-
Notifications
You must be signed in to change notification settings - Fork 1.9k
Description
Describe the bug
When trying to write a column that is of type List that contains a Struct, the parquet writer throws an error Error: ParquetError(General("Incorrect number of rows, expected 4 != 0 rows")).
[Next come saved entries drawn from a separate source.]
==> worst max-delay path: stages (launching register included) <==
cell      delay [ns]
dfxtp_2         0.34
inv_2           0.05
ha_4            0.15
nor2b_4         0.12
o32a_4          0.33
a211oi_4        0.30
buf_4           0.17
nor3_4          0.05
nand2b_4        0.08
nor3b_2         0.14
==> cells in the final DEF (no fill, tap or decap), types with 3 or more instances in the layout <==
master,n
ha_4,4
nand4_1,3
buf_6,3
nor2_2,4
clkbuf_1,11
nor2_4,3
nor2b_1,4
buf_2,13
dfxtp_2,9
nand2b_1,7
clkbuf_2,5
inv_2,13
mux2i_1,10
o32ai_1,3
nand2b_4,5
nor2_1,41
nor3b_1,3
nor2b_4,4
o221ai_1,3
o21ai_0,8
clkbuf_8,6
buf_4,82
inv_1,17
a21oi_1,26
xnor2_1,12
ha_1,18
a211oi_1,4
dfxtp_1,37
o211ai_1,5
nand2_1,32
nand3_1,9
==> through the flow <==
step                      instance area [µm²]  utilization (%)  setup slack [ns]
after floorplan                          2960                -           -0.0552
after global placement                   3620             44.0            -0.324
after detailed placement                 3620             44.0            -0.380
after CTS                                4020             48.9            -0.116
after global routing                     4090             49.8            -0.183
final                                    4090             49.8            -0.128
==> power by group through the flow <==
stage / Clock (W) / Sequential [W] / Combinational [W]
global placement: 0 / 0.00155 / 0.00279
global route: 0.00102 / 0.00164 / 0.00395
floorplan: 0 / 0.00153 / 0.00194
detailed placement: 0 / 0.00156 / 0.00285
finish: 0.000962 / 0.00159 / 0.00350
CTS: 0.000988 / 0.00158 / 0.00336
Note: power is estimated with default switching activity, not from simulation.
`config.mk`:
```
export PLATFORM = sky130hd
export DESIGN_NAME = rtc_snapshot_seq
export DESIGN_NICKNAME = d
export VERILOG_FILES = /design/src/rtl/rtc_snap_pkg.sv /design/src/rtl/rtc_port_master.sv /design/src/rtl/rtc_gap_timer.sv /design/src/rtl/rtc_digit_stage.sv /design/src/rtl/rtc_year_window.sv /design/src/rtl/rtc_snapshot_seq.sv
export SDC_FILE = /design/constraint.sdc
export NUM_CORES = 1
export LEC_CHECK = 0
export CAP_MARGIN = 20
export CORE_UTILIZATION = 50
export CTS_CLUSTER_SIZE = 24
export DETAILED_ROUTE_END_ITERATION = 6
export DONT_BUFFER_PORTS = 1
export PLACE_DENSITY = 0.69
export SETUP_SLACK_MARGIN = 0.3
export SYNTH_ARGS = -nofsm -noshare
export SYNTH_HDL_FRONTEND = slang
export SYNTH_SLANG_ARGS = --single-unit
```
`constraint.sdc`:
```
create_clock -name clk -period 8.95 [get_ports clk]
set_input_delay 2.685 -clock clk [delete_from_list [all_inputs] [get_ports clk]]
set_output_delay 2.685 -clock clk [all_outputs]
set_load 0.05 [all_outputs]
```
==> config.mk <==
export PLATFORM = sky130hd
export DESIGN_NAME = cfg_trapdoor
export DESIGN_NICKNAME = d
export VERILOG_FILES = /design/src/rtl/cfg_trapdoor_pkg.sv /design/src/rtl/cfg_knock_fsm.sv /design/src/rtl/cfg_hidden_regs.sv /design/src/rtl/cfg_bus_steer.sv /design/src/rtl/cfg_trapdoor.sv
export SDC_FILE = /design/constraint.sdc
export NUM_CORES = 1
export LEC_CHECK = 0
export CELL_PAD_IN_SITES_DETAIL_PLACEMENT = 1
export CELL_PAD_IN_SITES_GLOBAL_PLACEMENT = 1
export CORE_MARGIN = 3
export CORE_UTILIZATION = 36
export CTS_CLUSTER_DIAMETER = 200
export DETAILED_ROUTE_END_ITERATION = 10
export PLACE_DENSITY = 0.83
export SLEW_MARGIN = 15
export SYNTH_ARGS = -nofsm -noshare
export SYNTH_HDL_FRONTEND = slang
export SYNTH_HIERARCHICAL = 1
export SYNTH_SLANG_ARGS = --single-unit
export TNS_END_PERCENT = 30
==> constraint.sdc <==
create_clock -name clk -period 5.2 [get_ports clk]
set_input_delay 1.04 -clock clk [delete_from_list [all_inputs] [get_ports clk]]
set_output_delay 1.04 -clock clk [all_outputs]
set_load 0.01 [all_outputs]
==> src/rtl/cfg_trapdoor_pkg.sv <==
package cfg_trapdoor_pkg;

    // Progress of the unlock pattern; KN_OPEN means configuration mode.
    typedef enum logic [1:0] {
        KN_IDLE = 2'd0,
        KN_ARM1 = 2'd1,
        KN_ARM2 = 2'd2,
        KN_OPEN = 2'd3
    } knock_st_e;

endpackage
$ cat config.mk
export PLATFORM = sky130hd
export DESIGN_NAME = sdrv_column
export DESIGN_NICKNAME = d
export VERILOG_FILES = /design/src/rtl/sdrv_pkg.sv /design/src/rtl/sdrv_edge.sv /design/src/rtl/sdrv_shift.sv /design/src/rtl/sdrv_hold.sv /design/src/rtl/sdrv_outstage.sv /design/src/rtl/sdrv_column.sv
export SDC_FILE = /design/constraint.sdc
export NUM_CORES = 1
export LEC_CHECK = 0
export BUFFER_PORTS_ARGS = -buffer_cell sky130_fd_sc_hd__buf_4
export CORE_MARGIN = 8
export CORE_UTILIZATION = 50
export CTS_CLUSTER_DIAMETER = 100
export CTS_CLUSTER_SIZE = 14
export DETAILED_ROUTE_END_ITERATION = 10
export HOLD_SLACK_MARGIN = 0.1
export PLACE_DENSITY = 0.71
export RECOVER_POWER = 50
export SYNTH_ARGS = -nofsm -noshare
export SYNTH_HDL_FRONTEND = slang
export SYNTH_SLANG_ARGS = --single-unit
$ cat constraint.sdc
create_clock -name clk -period 1.8 [get_ports clk]
set_input_delay 0.36 -clock clk [delete_from_list [all_inputs] [get_ports clk]]
set_output_delay 0.36 -clock clk [all_outputs]
set_load 0.1 [all_outputs]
This seems to be a regression as this works fine in datafusion v32.0.0 but not in v33 or v34. It also works using write_json instead of write_parquet
Example dataframe:
+------------------------------------+
| filters |
+------------------------------------+
| [{filterTypeId: 3, label: LABEL3}] |
| [{filterTypeId: 2, label: LABEL2}] |
+------------------------------------+
To Reproduce
dependencies (working):
[dependencies]
tokio = { version = "1.35.1", features = ["macros"] }
datafusion = { version = "32.0.0", features = ["backtrace"] }
dependencies (broken):
[dependencies]
tokio = { version = "1.35.1", features = ["macros"] }
datafusion = { version = "33.0.0", features = ["backtrace"] }
example.json
{"filters":[{"filterTypeId":3,"label":"LABEL3"}]}
{"filters":[{"filterTypeId":2,"label":"LABEL2"}]}main.rs
use datafusion::{dataframe::DataFrameWriteOptions, error::DataFusionError, prelude::*};
#[tokio::main]
async fn main() -> Result<(), DataFusionError> {
let ctx = SessionContext::new();
let df = ctx
.read_json("example.json", NdJsonReadOptions::default())
.await?;
df.write_parquet("result", DataFrameWriteOptions::default(), None)
.await?;
Ok(())
}Expected behavior
The parquet writer supports writing this kind of datatype as in v32
Additional context
Maybe related to: apache/arrow-rs#1744
I found this issue trying to debug a different one that came up while trying to upgrade from v32 to v34. If the struct contains a timestamp the error instead becomes a Error: Internal("Unable to send array to writer!") with a source error internal error: entered unreachable code: cannot downcast Int64 to byte array.
An example of such a df:
+---------------------------------------------------------------------------------+
| filters |
+---------------------------------------------------------------------------------+
| [{assignmentStartTs: 2023-11-11T11:11:11.000Z, filterTypeId: 3, label: LABEL1}] |
| [{assignmentStartTs: 2023-11-11T11:11:11.000Z, filterTypeId: 2, label: LABEL2}] |
+--------------------------------------------------------------------------------+
I tried to debug this issue myself looking into the arrow-rs implementation however I didn't manage to find the relevant commit that could have changed this behavior. Also I wasn't sure if I should open the bug in this project or in the arrow-rs project so I hope this is ok 😃.